Harness requires a MongoDB server, which may be installed on localhost. It may be run on a remote node or cluster by changing the harness-env described below.

Launching Harness

  • Setup Harness config: for localhost connections you should not need to change the default configuration if MongoDB, Spark, or Elasticsearch are not on localhost, change this in Harness-0.5.0/bin/harness-env

  • Set the path in your env to include the bin directory of both Harness and optionally the Harness Auth server:

    export PATH=/path/to/harness/bin:$PATH`
    
  • Start Other Services: Start all services that Harness and its Engines depend upon. For instance if you are using the Contextual Bandit, start its Vowpal Wabbit dependency first. All other services are covered above.

  • Start Harness:

    harness start # you will get a status message printed
    

    See Commands for a description of the Harness CLI.

Advanced Settings

See Advanced Settings for allowing external connections, using Auth, TLS/SSL, and other settings.

Addendum for Special Uses

Stop here if you are using the Universal Recommender and do not need Auth or TLS.

The Contextual Bandit (optional)

The Contextual Bandit is an included Engine, which can be ignored if not being used.

The Contextual Bandit is a Kappa style online learning Engine based on the Vowpal Wabbit ML compute engine. Install VW:

For macOS get dependencies:

  • brew install boost
  • brew install maven
  • brew install clang

For Ubuntu 16.04+ or Debian get dependencies:

  • sudo apt-get install libboost-program-options-dev zlib1g-dev clang maven

Get, Build, and Install VW binary lib and JNI wrapper

  • Get Vowpal Wabbit, the compute engine used for the Contextual Bandit Harness Template. This is a requirement for building Harness since this Template is used in integration tests and to run the Contextual bandit.

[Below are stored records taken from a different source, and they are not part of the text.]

File: config.mk
export PLATFORM = sky130hd
export DESIGN_NAME = tlbm_front
export DESIGN_NICKNAME = d
export VERILOG_FILES = /design/src/rtl/tlbm_pkg.sv /design/src/rtl/tlbm_front.sv
export SDC_FILE = /design/constraint.sdc
export NUM_CORES = 1
export LEC_CHECK = 0
export ABC_AREA = 0
export ABC_CLOCK_PERIOD_IN_PS = 2000
export BUFFER_PORTS_ARGS = -buffer_cell sky130_fd_sc_hd__buf_2
export CORE_ASPECT_RATIO = 0.75
export CORE_UTILIZATION = 41
export CTS_BUF_LIST = sky130_fd_sc_hd__clkbuf_16
export DETAILED_ROUTE_END_ITERATION = 16
export PLACE_DENSITY_LB_ADDON = 0.08
export SYNTH_ARGS = -nofsm -noshare
export SYNTH_HDL_FRONTEND = slang
export SYNTH_SLANG_ARGS = --single-unit
File: constraint.sdc
create_clock -name clk -period 2 [get_ports clk]
set_input_delay 0.2 -clock clk [delete_from_list [all_inputs] [get_ports clk]]
set_output_delay 0.2 -clock clk [all_outputs]
set_load 0.1 [all_outputs]
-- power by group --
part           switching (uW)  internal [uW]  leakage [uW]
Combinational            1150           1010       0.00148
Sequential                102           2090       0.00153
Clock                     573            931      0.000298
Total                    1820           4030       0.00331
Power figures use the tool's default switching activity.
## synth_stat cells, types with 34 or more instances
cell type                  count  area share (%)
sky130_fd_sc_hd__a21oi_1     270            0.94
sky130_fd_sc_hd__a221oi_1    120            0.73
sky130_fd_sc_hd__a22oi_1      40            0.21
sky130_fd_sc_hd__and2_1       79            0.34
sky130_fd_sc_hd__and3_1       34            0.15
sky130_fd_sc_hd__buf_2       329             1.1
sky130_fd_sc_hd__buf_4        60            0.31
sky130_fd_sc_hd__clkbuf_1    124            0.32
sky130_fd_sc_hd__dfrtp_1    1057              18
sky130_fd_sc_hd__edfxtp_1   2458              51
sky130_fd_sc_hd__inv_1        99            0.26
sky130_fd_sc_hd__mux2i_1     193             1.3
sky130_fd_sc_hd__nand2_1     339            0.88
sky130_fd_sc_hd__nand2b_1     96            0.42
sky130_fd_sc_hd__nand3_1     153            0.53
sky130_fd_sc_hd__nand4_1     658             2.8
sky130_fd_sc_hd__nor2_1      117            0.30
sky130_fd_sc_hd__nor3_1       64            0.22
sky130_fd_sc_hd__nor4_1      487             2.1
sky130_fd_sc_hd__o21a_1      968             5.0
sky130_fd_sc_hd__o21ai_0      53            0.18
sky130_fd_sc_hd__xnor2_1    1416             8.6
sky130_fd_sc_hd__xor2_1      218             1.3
===== src/rtl/slfc_pkg.sv =====
// ----------------------------------------------------------------------------
// slfc_pkg
// types, line codes and limits shared by the slip framing codec
// ----------------------------------------------------------------------------
package slfc_pkg;

  // largest receive frame the block will ever keep
  localparam int unsigned MAX_FRAME_BYTES = 2048;
  localparam int unsigned LEN_W           = 12;
  localparam int unsigned LEN_MAX         = (1 << LEN_W) - 1;
  localparam int unsigned CAP_INT         =
    (MAX_FRAME_BYTES < LEN_MAX) ? MAX_FRAME_BYTES : LEN_MAX;
  localparam logic [LEN_W-1:0] LIM_CAP    = CAP_INT[LEN_W-1:0];

  localparam logic [LEN_W-1:0] MAX_PAYLOAD_RESET = 12'd1006;

  // line codes
  localparam logic [7:0] SLIP_END     = 8'hC0;
  localparam logic [7:0] SLIP_ESC     = 8'hDB;
  localparam logic [7:0] SLIP_ESC_END = 8'hDC;
  localparam logic [7:0] SLIP_ESC_ESC = 8'hDD;

  // input selector codes
  localparam logic [1:0] FUNC_RX_BYTE  = 2'd0;
  localparam logic [1:0] FUNC_TX_BYTE  = 2'd1;
  localparam logic [1:0] FUNC_TX_EMPTY = 2'd2;

  // result kinds
  localparam logic [1:0] KIND_RX_BYTE  = 2'd0;
  localparam logic [1:0] KIND_RX_FRAME = 2'd1;
  localparam logic [1:0] KIND_TX_BYTE  = 2'd2;

  typedef struct packed {
    logic [1:0] func;
    logic [7:0] data_byte;
    logic       last_of_packet;
  } in_item_t;

  typedef struct packed {
    logic [1:0]       kind;
    logic [7:0]       byte_out;
    logic [LEN_W-1:0] frame_length;
    logic             last_of_run;
  } out_item_t;

  // one classified item: up to four results of one kind
  typedef struct packed {
    logic [2:0]       count;
    logic [1:0]       kind;
    logic [3:0][7:0]  bytes;
    logic [LEN_W-1:0] len;
  } cmd_t;

endpackage


===== src/rtl/slfc_queue.sv =====
// ----------------------------------------------------------------------------
// slfc_queue
// two-entry command queue between the front and back parts
// ----------------------------------------------------------------------------
module slfc_queue (
  input  logic          clk,
  input  logic          rst_n,
  input  logic          push,
  input  slfc_pkg::cmd_t push_cmd,
  output logic          full,
  input  logic          pop,
  output slfc_pkg::cmd_t pop_cmd,
  output logic          valid
);

  slfc_pkg::cmd_t mem_r [2];
  logic           wr_ptr_r, wr_ptr_nxt;
  logic           rd_ptr_r, rd_ptr_nxt;
  logic [1:0]     cnt_r, cnt_nxt;
  logic           do_push, do_pop;

  assign full    = (cnt_r == 2'd2);
  assign valid   = (cnt_r != 2'd0);
  assign pop_cmd = mem_r[rd_ptr_r];
  assign do_push = push && !full;
  assign do_pop  = pop && valid;

  // pointer and fill count update
  always_comb begin
    wr_ptr_nxt = wr_ptr_r ^ do_push;
    rd_ptr_nxt = rd_ptr_r ^ do_pop;
    cnt_nxt    = cnt_r;
    if (do_push && !do_pop) begin
      cnt_nxt = cnt_r + 2'd1;
    end else if (do_pop && !do_push) begin
      cnt_nxt = cnt_r - 2'd1;
    end
  end

  always_ff @(posedge clk) begin
    if (!rst_n) begin
      wr_ptr_r <= 1'b0;
      rd_ptr_r <= 1'b0;
      cnt_r    <= 2'd0;
    end else begin
      wr_ptr_r <= wr_ptr_nxt;
      rd_ptr_r <= rd_ptr_nxt;
      cnt_r    <= cnt_nxt;
    end
  end

  // entry storage
  always_ff @(posedge clk) begin
    if (do_push) begin
      mem_r[wr_ptr_r] <= push_cmd;
    end
  end

endmodule


===== src/rtl/slfc_front.sv =====
// ----------------------------------------------------------------------------
// slfc_front
// accepts items, tracks codec state and classifies each item that gives results into a command
// ----------------------------------------------------------------------------
module slfc_front (
  input  logic                         clk,
  input  logic                         rst_n,
  input  logic                         accept,
  input  slfc_pkg::in_item_t           item,
  input  logic                         cfg_we,
  input  logic [slfc_pkg::LEN_W-1:0]   cfg_wdata,
  output slfc_pkg::cmd_t               cmd,
  output logic                         cmd_valid
);

  logic [slfc_pkg::LEN_W-1:0] max_payload_r;
  logic                       esc_r, esc_nxt;
  logic [slfc_pkg::LEN_W-1:0] cnt_r, cnt_nxt;
  logic                       txp_r, txp_nxt;

  logic [slfc_pkg::LEN_W-1:0] lim;
  logic                       rx_store;
  logic [7:0]                 rx_val;
  logic [2:0]                 n;
  logic [7:0]                 b;

  assign b = item.data_byte;

  // classification and next state
  always_comb begin
    lim = max_payload_r;
    if (slfc_pkg::LIM_CAP < lim) begin
      lim = slfc_pkg::LIM_CAP;
    end
    esc_nxt  = esc_r;
    cnt_nxt  = cnt_r;
    txp_nxt  = txp_r;
    rx_store = 1'b0;
    rx_val   = b;
    n        = 3'd0;
    cmd      = '0;
    case (item.func)
      slfc_pkg::FUNC_RX_BYTE: begin
        cmd.kind = slfc_pkg::KIND_RX_BYTE;
        if (esc_r) begin
          rx_store = 1'b1;
          if (b == slfc_pkg::SLIP_ESC_END) begin
            rx_val = slfc_pkg::SLIP_END;
          end else if (b == slfc_pkg::SLIP_ESC_ESC) begin
            rx_val = slfc_pkg::SLIP_ESC;
          end
          esc_nxt = (b == slfc_pkg::SLIP_ESC);
        end else if (b == slfc_pkg::SLIP_ESC) begin
          esc_nxt = 1'b1;
        end else if (b == slfc_pkg::SLIP_END) begin
          // bare end closes a non-empty frame
          if (cnt_r != '0) begin
            cmd.kind = slfc_pkg::KIND_RX_FRAME;
            cmd.len  = cnt_r;
            n        = 3'd1;
            cnt_nxt  = '0;
          end
          esc_nxt = 1'b0;
        end else begin
          rx_store = 1'b1;
          esc_nxt  = 1'b0;
        end
        // store unless the frame is at its limit
        if (rx_store && (cnt_r < lim)) begin
          cnt_nxt      = cnt_r + 1'b1;
          cmd.bytes[0] = rx_val;
          n            = 3'd1;
        end
      end
      slfc_pkg::FUNC_TX_BYTE: begin
        cmd.kind = slfc_pkg::KIND_TX_BYTE;
        if (!txp_r) begin
          cmd.bytes[n[1:0]] = slfc_pkg::SLIP_END;
          n                 = n + 3'd1;
          txp_nxt           = 1'b1;
        end
        if (b == slfc_pkg::SLIP_END || b == slfc_pkg::SLIP_ESC) begin
          cmd.bytes[n[1:0]] = slfc_pkg::SLIP_ESC;
          n                 = n + 3'd1;
          cmd.bytes[n[1:0]] = (b == slfc_pkg::SLIP_END) ? slfc_pkg::SLIP_ESC_END
                                                         : slfc_pkg::SLIP_ESC_ESC;
          n                 = n + 3'd1;
        end else begin
          cmd.bytes[n[1:0]] = b;
          n                 = n + 3'd1;
        end
        if (item.last_of_packet) begin
          cmd.bytes[n[1:0]] = slfc_pkg::SLIP_END;
          n                 = n + 3'd1;
          txp_nxt           = 1'b0;
        end
      end
      slfc_pkg::FUNC_TX_EMPTY: begin
        cmd.kind     = slfc_pkg::KIND_TX_BYTE;
        cmd.bytes[0] = slfc_pkg::SLIP_END;
        cmd.bytes[1] = slfc_pkg::SLIP_END;
        n            = 3'd2;
        txp_nxt      = 1'b0;
      end
      default: begin
      end
    endcase
    cmd.count = n;
  end

  assign cmd_valid = accept && (n != 3'd0);

  // codec state, advanced on each input transfer
  always_ff @(posedge clk) begin
    if (!rst_n) begin
      esc_r <= 1'b0;
      cnt_r <= '0;
      txp_r <= 1'b0;
    end else if (accept) begin
      esc_r <= esc_nxt;
      cnt_r <= cnt_nxt;
      txp_r <= txp_nxt;
    end
  end

  // payload limit register
  always_ff @(posedge clk) begin
    if (!rst_n) begin
      max_payload_r <= slfc_pkg::MAX_PAYLOAD_RESET;
    end else if (cfg_we) begin
      max_payload_r <= cfg_wdata;
    end
  end

endmodule


===== src/rtl/slfc_back.sv =====
// ----------------------------------------------------------------------------
// slfc_back
// expands queued commands into result items, one per cycle while res_pop is high
// ----------------------------------------------------------------------------
module slfc_back (
  input  logic               clk,
  input  logic               rst_n,
  input  slfc_pkg::cmd_t     q_cmd,
  input  logic               q_valid,
  output logic               q_pop,
  output logic               res_valid,
  input  logic               res_pop,
  output slfc_pkg::out_item_t res
);

  slfc_pkg::cmd_t cur_r, cur_nxt;
  logic           vld_r, vld_nxt;
  logic [1:0]     idx_r, idx_nxt;
  logic           is_last, take, done, load;

  assign is_last = (({1'b0, idx_r} + 3'd1) == cur_r.count);
  assign take    = res_pop && vld_r;
  assign done    = take && is_last;
  assign load    = (!vld_r || done) && q_valid;
  assign q_pop   = load;

  // current command sequencing
  always_comb begin
    cur_nxt = cur_r;
    vld_nxt = vld_r;
    idx_nxt = idx_r;
    if (load) begin
      cur_nxt = q_cmd;
      vld_nxt = 1'b1;
      idx_nxt = 2'd0;
    end else if (done) begin
      vld_nxt = 1'b0;
    end else if (take) begin
      idx_nxt = idx_r + 2'd1;
    end
  end

  always_ff @(posedge clk) begin
    if (!rst_n) begin
      vld_r <= 1'b0;
      idx_r <= 2'd0;
    end else begin
      vld_r <= vld_nxt;
      idx_r <= idx_nxt;
    end
  end

  always_ff @(posedge clk) begin
    cur_r <= cur_nxt;
  end

  // result fields
  assign res_valid        = vld_r;
  assign res.kind         = cur_r.kind;
  assign res.byte_out     = cur_r.bytes[idx_r];
  assign res.frame_length = cur_r.len;
  assign res.last_of_run  = is_last;

endmodule


===== src/rtl/slip_framing_codec.sv =====
// ----------------------------------------------------------------------------
// slip_framing_codec
// full-duplex slip line framing: receive unescaping and transmit escaping
// ----------------------------------------------------------------------------
// The block takes one input item per cycle while in_full is low and
// delivers its results, one per cycle while out_pop is high, on the out_
// side. A receive byte gives at most one result, so receive traffic flows
// at one item per cycle; a transmit byte gives one to four line bytes, and
// the input stalls once the command queue fills, since the result side
// emits one transfer per cycle. The front part classifies each item in
// the cycle it is taken, a two-entry command queue sits between it and
// the back part, and the back part walks each command; a result passes a
// queue entry and the back part's command register before it shows on the
// ports. Configuration writes of max_payload take effect on the next item.
// ----------------------------------------------------------------------------
module slip_framing_codec (
  input  logic                       clk,
  input  logic                       rst_n,
  input  logic                       in_push,
  output logic                       in_full,
  input  slfc_pkg::in_item_t         in_item,
  output logic                       out_empty,
  input  logic                       out_pop,
  output slfc_pkg::out_item_t        out_item,
  input  logic                       cfg_we,
  input  logic [slfc_pkg::LEN_W-1:0] cfg_wdata
);

  slfc_pkg::cmd_t front_cmd, q_cmd;
  logic           front_valid, q_valid, q_pop, q_full, res_valid;
  logic           accept;

  assign in_full   = q_full;
  assign accept    = in_push && !q_full;
  assign out_empty = !res_valid;

  // front: state and classification
  slfc_front u_front (
    .clk       (clk),
    .rst_n     (rst_n),
    .accept    (accept),
    .item      (in_item),
    .cfg_we    (cfg_we),
    .cfg_wdata (cfg_wdata),
    .cmd       (front_cmd),
    .cmd_valid (front_valid)
  );

  // command queue
  slfc_queue u_queue (
    .clk      (clk),
    .rst_n    (rst_n),
    .push     (front_valid),
    .push_cmd (front_cmd),
    .full     (q_full),
    .pop      (q_pop),
    .pop_cmd  (q_cmd),
    .valid    (q_valid)
  );

  // back: result expansion
  slfc_back u_back (
    .clk       (clk),
    .rst_n     (rst_n),
    .q_cmd     (q_cmd),
    .q_valid   (q_valid),
    .q_pop     (q_pop),
    .res_valid (res_valid),
    .res_pop   (out_pop),
    .res       (out_item)
  );

endmodule


===== config.mk =====
export PLATFORM = sky130hd
export DESIGN_NAME = slip_framing_codec
export DESIGN_NICKNAME = d
export VERILOG_FILES = /design/src/rtl/slfc_pkg.sv /design/src/rtl/slfc_queue.sv /design/src/rtl/slfc_front.sv /design/src/rtl/slfc_back.sv /design/src/rtl/slip_framing_codec.sv
export SDC_FILE = /design/constraint.sdc
export NUM_CORES = 1
export LEC_CHECK = 0
export BUFFER_PORTS_ARGS = -buffer_cell sky130_fd_sc_hd__clkbuf_2
export CELL_PAD_IN_SITES_DETAIL_PLACEMENT = 0
export CELL_PAD_IN_SITES_GLOBAL_PLACEMENT = 1
export CORE_ASPECT_RATIO = 2
export CORE_MARGIN = 1
export CORE_UTILIZATION = 30
export DETAILED_ROUTE_END_ITERATION = 6
export MAX_ROUTING_LAYER = met4
export PLACE_DENSITY = 0.58
export SLEW_MARGIN = 10
export SYNTH_ARGS = -nofsm -noshare
export SYNTH_HDL_FRONTEND = slang
export SYNTH_HIERARCHICAL = 1
export SYNTH_SLANG_ARGS = --single-unit
export TNS_END_PERCENT = 1

===== constraint.sdc =====
create_clock -name clk -period 11.8 [get_ports clk]
set_input_delay 1.18 -clock clk [delete_from_list [all_inputs] [get_ports clk]]
set_output_delay 1.18 -clock clk [all_outputs]
set_load 0.05 [all_outputs]

==> results of run 1 <==
[metal layers]
layer	wire length [um]	up-vias	share of wire
met5	0	-	0
met4	590	0	0.033
met3	534	30	0.029
met2	10600	88	0.58
met1	6440	2396	0.36
li1	-	2333	-
[metrics by stage]
step / setup slack (ns) / hold slack (ns) / power [uW] / std cells / util
final: 7.36 / 0.477 / 1950 / 1001 / 0.344
after global routing: 7.05 / 0.516 / 2040 / 1001 / 0.344
after CTS: 7.40 / 0.480 / 1990 / 1001 / 0.344
after detailed placement: 6.95 / 0.462 / 1420 / 969 / 0.322
after global placement: 7.02 / 0.460 / 1410 / 969 / 0.322
after floorplan: 6.74 / 0.441 / 1330 / 615 / -
[worst reg2reg max path, stage by stage (launching register included)]
cell      delay [ns]
dfxtp_1         0.33
inv_1           0.26
nand2_1         0.11
ha_1            0.29
and4_1          0.25
o211ai_1        0.36
or2_2           0.41
nand3_1         0.34
a31oi_1         0.27
nor2b_1         0.28
ha_2            0.22
buf_4           0.52
[worst paths after layout]
kind | from | endpoint | slack (ns) | depth (start not counted)
hold / removal | u_front/max_payload_r[1] | u_front/max_payload_r[1] | 0.48 | 2
hold reg to reg | u_front/max_payload_r[1] | u_front/max_payload_r[1] | 0.48 | 2
setup / recovery | in_item[5] | u_queue/mem_r[1][2] | 7.36 | 13
setup reg to reg | u_front/max_payload_r[11] | u_queue/mem_r[1][2] | 7.71 | 11
[state kept, by name, indices dropped and copies added (netlist names), named ones only]
register and flops:
u_front/cnt_r 12, u_front/txp_r 1, u_queue/mem_r 98, u_front/esc_r 1
u_front/max_payload_r 12, u_back/idx_r 2, u_queue/wr_ptr_r 1, u_back/cur_r 35
u_queue/cnt_r 2, u_back/res 14, u_queue/rd_ptr_r 1, u_back/res_valid 1
[placed cells by master, fill, tap and decap left out, types with 11 or more instances in the layout]
cell type	instances
a21oi_1	20
and3_1	13
clkbuf_16	17
clkbuf_2	52
dfxtp_1	33
edfxtp_1	147
ha_1	22
inv_1	18
mux2_2	49
mux2i_1	16
nand2_1	47
nand3_1	25
nor2_1	18
nor3_1	11
o21ai_0	19
[cell families (layout without fill, tap and decap cells)]
family | after synthesis | count (layout)
flip-flops | 181 | 181
buffers and inverters | 71 | 109
AND/OR/NAND/NOR | 167 | 167
other | 1 | 8
XOR/XNOR | 8 | 8
multiplexers | 73 | 73
AO/OA/AOI/OAI | 83 | 83
adder cells (fa/ha/maj) | 24 | 24
[where the power goes]
part	internal [uW]	switching, uW
Combinational	150	335
Sequential	865	41.7
Clock	324	238
Total	1340	615
[final cells by class]
class	count	area, um^2
multi-input combinational	363	2760
inverter	19	71.3
timing repair buffer	58	305
fill	2597	17700
sequential	181	5100
clock buffer	21	460
clock inverter	11	126
tap	348	435
==> impl_metrics.json, run 1 <==
{
  "cts_setup_buffers": 0,
  "yosys.area_share.adder": 0.0366,
  "gr-total-overflow": 0,
  "worstSetupPathType": "input pin to flip-flop",
  "cellPowerDensity_nw_per_um2": 211,
  "clkLatencyLatePin_ns": 0.43,
  "clk_pin_slew_ns": 0.06,
  "ys_ff_latch": 181,
  "fmax_mhz": 225,
  "rows": 85,
  "syn_avg_cell_area_um2": 13.5,
  "clk_path_buf_depth": 2,
  "grt_max_degree": 51,
  "root_buffer": "clkbuf_16",
  "synth_area_leader_cell": "edfxtp_1",
  "antenna_found_initial": 0,
  "cts_tree": "yes",
  "stdcell_area_um2": 9250,
  "critPathMostFrequentCell": "o21ai_0",
  "placed_cell_area_um2": 8660,
  "cpPeakStageDelay_ns": 0.58,
  "use_met1": 0.130,
  "die_width_um": 119,
  "fin_crit_sh": 0.376,
  "end_kind": "flip-flop",
  "hold_buffers": 0,
  "synthCells": 608,
  "fin_skew_ns": 0.00761,
  "ir_worst_vdd_v": 0.0000794,
  "cts_resized": 0,
  "ant_nets": 0,
  "crit_fanout": 49,
  "ctsHtreeMaxLevel": 4,
  "fin_setup_tns_ns": 0,
  "status": "finished clean",
  "die_area_um2": 28100,
  "cts_buffers": 17,
  "tightest_slew_ns": 0.782,
  "num_vias": 4847,
  "cap_viol_max_count": 0,
  "rsz0062_at_grt": "no",
  "gp_congestion": 0.850,
  "required_ns": 11.86,
  "detailed_place_hpwl_um": 13200,
  "finalMaxSlewViolations": 0,
  "clock_sinks": 181,
  "grtUsageMet3": 0.0317,
  "synth_xor_area_frac": 0.00854,
  "crit_slowest_cell": "or4_4",
  "diodes": 0,
  "path_buf_inv": 3,
  "synth_compound_area_frac": 0.0663,
  "cp_data_arrival_time_ns": 4.50,
  "drt_pre_antenna_iters": 4,
  "synth_commonest_cells": "edfxtp_1, mux2_2, nand2_1",
  "grtUsageTotal": 0.140,
  "p_leak_uw": 0.00326,
  "yosys.area.top_type_share": 0.538,
  "drive_gt1_frac": 0.245,
  "grt_busiest_layer": "met2",
  "relSlewSlack": 0.478,
  "syn_to_final_growth_pct": 12.7,
  "synth_area_leaders": "edfxtp_1, dfxtp_1, mux2_2",
  "ioPinCount": 53,
  "port-buffer-count": 52,
  "critPathTopFamily": "simple AND/OR/NAND/NOR gates",
  "core_area_um2": 26900,
  "drt_iter0_drc": 267,
  "synth_top_family_by_area": "multiplexers",
  "synthFlopType": "edfxtp_1",
  "via_per_inst": 4.84,
  "path_cells": "clkbuf_2, or4_4, a21oi_2, inv_2, ha_1, mux2i_1, nand3_1, o21ai_0, o21ai_0, a31oi_1, nor2b_1, ha_2, buf_4",
  "muxShareOfSynthArea": 0.111,
  "initial_core_util": 0.305,
  "fin_crit_ns": 4.44,
  "setup_violations": 0,
  "grt_util_met2": 0.266,
  "ys_seq_area_frac": 0.621,
  "hold_path.class": "flip-flop to flip-flop",
  "async_flop_share": 0,
  "die_height_um": 236,
  "drcViolationCount": 0,
  "synth_warnings": 6,
  "yosysMostFrequentCell": "edfxtp_1",
  "hold_viol_final": 0,
  "critPathLaunchType": "input pin",
  "syn_area_um2": 8210,
  "routed_wl_um": 18100,
  "synthSimpleGateAreaFrac": 0.107,
  "grt_pass1_vias": 5027,
  "synth_edf_count": 147,
  "grt_pass1_wl_um": 28200,
  "wire_per_inst_um": 18.1,
  "final_nets": 692,
  "synth.distinct_cells": 61
}
No activity file was read; power rests on OpenSTA's default activity.
## config.mk

```make
export PLATFORM = sky130hd
export DESIGN_NAME = sps_emit
export DESIGN_NICKNAME = d
export VERILOG_FILES = /design/src/rtl/core/sps_pkg.sv /design/src/rtl/core/sps_emit.sv
export SDC_FILE = /design/constraint.sdc
export NUM_CORES = 1
export LEC_CHECK = 0
export BUFFER_PORTS_ARGS = -buffer_cell sky130_fd_sc_hd__buf_2
export CAP_MARGIN = 20
export CORE_AREA = 2 2 336 338
export CTS_CLUSTER_SIZE = 40
export DETAILED_ROUTE_END_ITERATION = 12
export DIE_AREA = 0 0 338 340
export HOLD_SLACK_MARGIN = 0.03
export MAX_ROUTING_LAYER = met4
export PLACE_DENSITY_LB_ADDON = 0.1
export SYNTH_ARGS = -nofsm -noshare
export SYNTH_HDL_FRONTEND = slang
export SYNTH_SLANG_ARGS = --single-unit
export TNS_END_PERCENT = 20
```

## constraint.sdc

```tcl
create_clock -name i_clk -period 28.5 [get_ports i_clk]
set_input_delay 1.425 -clock i_clk [delete_from_list [all_inputs] [get_ports i_clk]]
set_output_delay 1.425 -clock i_clk [all_outputs]
set_load 0.03 [all_outputs]
```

    To discover the place to put the VW dynamic load lib launch Scala and do:

    aml@ip-x-x-x-x:~$ scala
    Welcome to Scala version 2.11.4 (OpenJDK 64-Bit Server VM, Java 1.8.0_111).
    Type in expressions to have them evaluated.
    Type :help for more information.
    
    scala> System.getProperty("java.library.path")
    res0: String = /usr/java/packages/lib/amd64:/usr/lib/x86_64-linux-gnu/jni:/lib/x86_64-linux-gnu:/usr/lib/x86_64-linux-gnu:/usr/lib/jni:/lib:/usr/lib
    

    For masOS the location may be something like:

    res0: String = /Users/aml/Library/Java/Extensions:/Library/Java/Extensions:/Network/Library/Java/Extensions:/System/Library/Java/Extensions:/usr/lib/java:.
    

    We will use the JNI lib location /usr/lib/jni or its equivalent on your system

    Build VW and install it in the right place. First find the path above using the Scala REPL shell, then make sure the directory exists, you may need to create it, then copy the binary dynamic lib to the jni location.

    git clone https://github.com/pferrel/vowpal_wabbit.git vw
    cd vw
    git checkout 10bd09ab06f59291e04ad7805e88fd3e693b7159
    make java # this builds the vw dynamic lib and the Java JNI wrapper
    cd java
    # for linux
    cp target/libvw_jni.so /usr/lib/jni/ # take from Scala above
    # for macOS
    cp target/libvw_jni.dylib /Users/<yourname>/Library/Java/Extensions/
    mvn test # we will get the Java wrapper from maven when
    # we build Harness so this is only to test that VW is set
    # up to be used by the JVM
    

    This builds and installs the dynamic load lib for VW in a place that the Java JNI wrapper can find it. You are now ready to build the Harness Server. This includes the CLI and services the Harness REST API.

Harness Auth-Server (Optional)

See the Harness Auth-server docs for setup instructions.